Which lines of the entries below contain the string "head"? Copy each one.

**Data supplied**

────

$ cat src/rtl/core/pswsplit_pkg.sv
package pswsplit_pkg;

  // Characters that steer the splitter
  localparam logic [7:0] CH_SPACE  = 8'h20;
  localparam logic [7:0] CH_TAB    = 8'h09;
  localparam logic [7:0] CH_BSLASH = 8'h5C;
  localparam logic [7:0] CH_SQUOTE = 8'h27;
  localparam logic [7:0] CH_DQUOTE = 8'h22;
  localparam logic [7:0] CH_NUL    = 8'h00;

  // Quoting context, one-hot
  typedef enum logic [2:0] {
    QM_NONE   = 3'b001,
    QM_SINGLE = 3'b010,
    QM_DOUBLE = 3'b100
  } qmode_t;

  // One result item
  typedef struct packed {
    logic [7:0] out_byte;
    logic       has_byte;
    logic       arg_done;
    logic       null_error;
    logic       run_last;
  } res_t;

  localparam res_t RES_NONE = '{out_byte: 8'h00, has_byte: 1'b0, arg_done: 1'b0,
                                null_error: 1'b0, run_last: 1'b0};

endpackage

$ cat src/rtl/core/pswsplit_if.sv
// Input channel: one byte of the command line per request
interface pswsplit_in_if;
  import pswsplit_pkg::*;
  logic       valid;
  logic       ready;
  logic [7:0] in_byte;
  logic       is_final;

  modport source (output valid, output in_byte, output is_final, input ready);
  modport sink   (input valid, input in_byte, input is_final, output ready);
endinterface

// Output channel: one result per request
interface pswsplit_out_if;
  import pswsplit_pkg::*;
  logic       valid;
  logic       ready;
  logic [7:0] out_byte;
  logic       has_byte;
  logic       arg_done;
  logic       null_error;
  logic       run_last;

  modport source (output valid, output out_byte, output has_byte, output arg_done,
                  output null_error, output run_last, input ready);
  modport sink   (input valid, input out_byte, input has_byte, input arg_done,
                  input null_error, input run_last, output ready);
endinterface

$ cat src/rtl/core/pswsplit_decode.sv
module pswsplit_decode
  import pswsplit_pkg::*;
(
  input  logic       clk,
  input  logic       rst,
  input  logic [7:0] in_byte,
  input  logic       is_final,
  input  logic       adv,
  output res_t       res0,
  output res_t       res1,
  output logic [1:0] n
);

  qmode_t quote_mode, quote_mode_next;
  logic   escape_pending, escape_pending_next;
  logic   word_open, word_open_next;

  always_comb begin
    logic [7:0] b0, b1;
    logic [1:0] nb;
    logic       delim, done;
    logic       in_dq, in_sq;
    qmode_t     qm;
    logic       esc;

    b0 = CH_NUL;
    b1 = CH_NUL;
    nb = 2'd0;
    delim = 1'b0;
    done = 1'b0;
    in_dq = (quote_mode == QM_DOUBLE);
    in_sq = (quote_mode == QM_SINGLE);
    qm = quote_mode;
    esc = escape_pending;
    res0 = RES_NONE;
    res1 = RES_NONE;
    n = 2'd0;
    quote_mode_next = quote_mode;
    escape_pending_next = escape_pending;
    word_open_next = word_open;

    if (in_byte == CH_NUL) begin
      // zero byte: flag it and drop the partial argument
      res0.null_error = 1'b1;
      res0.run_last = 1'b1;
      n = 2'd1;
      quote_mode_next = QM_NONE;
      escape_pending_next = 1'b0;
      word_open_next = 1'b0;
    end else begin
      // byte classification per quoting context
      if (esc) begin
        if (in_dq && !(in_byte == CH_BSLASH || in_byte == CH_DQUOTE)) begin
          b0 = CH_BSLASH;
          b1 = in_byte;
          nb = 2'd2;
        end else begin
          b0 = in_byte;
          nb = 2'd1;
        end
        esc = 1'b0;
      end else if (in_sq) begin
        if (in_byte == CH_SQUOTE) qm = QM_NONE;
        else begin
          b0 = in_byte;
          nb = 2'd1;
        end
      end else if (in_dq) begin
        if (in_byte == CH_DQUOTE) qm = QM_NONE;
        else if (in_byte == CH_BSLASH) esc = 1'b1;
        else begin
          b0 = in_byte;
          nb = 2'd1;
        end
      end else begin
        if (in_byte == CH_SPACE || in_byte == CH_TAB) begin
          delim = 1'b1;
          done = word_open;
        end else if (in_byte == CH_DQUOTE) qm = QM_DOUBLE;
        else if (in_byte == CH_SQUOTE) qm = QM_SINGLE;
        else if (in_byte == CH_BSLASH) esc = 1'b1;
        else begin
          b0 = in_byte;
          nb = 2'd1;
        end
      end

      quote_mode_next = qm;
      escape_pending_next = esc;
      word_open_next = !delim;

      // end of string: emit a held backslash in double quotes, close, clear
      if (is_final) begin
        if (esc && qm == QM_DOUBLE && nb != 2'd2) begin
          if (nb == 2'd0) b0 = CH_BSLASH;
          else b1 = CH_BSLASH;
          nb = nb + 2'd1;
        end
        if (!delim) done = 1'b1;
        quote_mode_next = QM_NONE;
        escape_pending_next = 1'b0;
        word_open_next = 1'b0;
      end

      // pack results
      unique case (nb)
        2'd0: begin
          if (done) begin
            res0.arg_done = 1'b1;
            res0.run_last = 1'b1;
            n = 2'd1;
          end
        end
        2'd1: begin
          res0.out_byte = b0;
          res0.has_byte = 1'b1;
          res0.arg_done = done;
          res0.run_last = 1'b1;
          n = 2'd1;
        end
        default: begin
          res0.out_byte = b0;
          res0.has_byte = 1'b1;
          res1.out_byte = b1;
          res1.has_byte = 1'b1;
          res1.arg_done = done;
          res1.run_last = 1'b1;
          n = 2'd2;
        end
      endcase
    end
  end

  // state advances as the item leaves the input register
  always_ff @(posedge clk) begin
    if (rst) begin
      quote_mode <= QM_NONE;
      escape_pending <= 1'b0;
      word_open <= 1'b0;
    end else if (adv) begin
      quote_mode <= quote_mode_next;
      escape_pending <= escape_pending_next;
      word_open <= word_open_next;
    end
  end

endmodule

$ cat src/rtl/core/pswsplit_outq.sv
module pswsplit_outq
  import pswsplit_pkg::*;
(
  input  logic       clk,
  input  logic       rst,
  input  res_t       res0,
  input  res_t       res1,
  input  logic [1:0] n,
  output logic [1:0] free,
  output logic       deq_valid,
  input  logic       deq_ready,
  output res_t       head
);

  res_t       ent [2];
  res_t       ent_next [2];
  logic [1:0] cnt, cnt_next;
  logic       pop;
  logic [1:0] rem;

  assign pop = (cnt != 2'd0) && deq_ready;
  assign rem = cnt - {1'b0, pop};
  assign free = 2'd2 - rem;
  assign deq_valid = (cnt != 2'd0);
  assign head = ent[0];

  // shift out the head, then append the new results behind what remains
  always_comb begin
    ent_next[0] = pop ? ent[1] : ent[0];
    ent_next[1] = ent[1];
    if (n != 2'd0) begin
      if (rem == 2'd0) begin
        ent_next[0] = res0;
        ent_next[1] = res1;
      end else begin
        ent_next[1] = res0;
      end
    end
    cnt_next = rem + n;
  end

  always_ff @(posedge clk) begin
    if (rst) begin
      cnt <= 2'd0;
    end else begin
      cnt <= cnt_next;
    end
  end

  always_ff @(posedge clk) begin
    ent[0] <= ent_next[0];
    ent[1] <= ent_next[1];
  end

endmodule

────

**Written solution**
  output res_t       head
  assign head = ent[0];
  // shift out the head, then append the new results behind what remains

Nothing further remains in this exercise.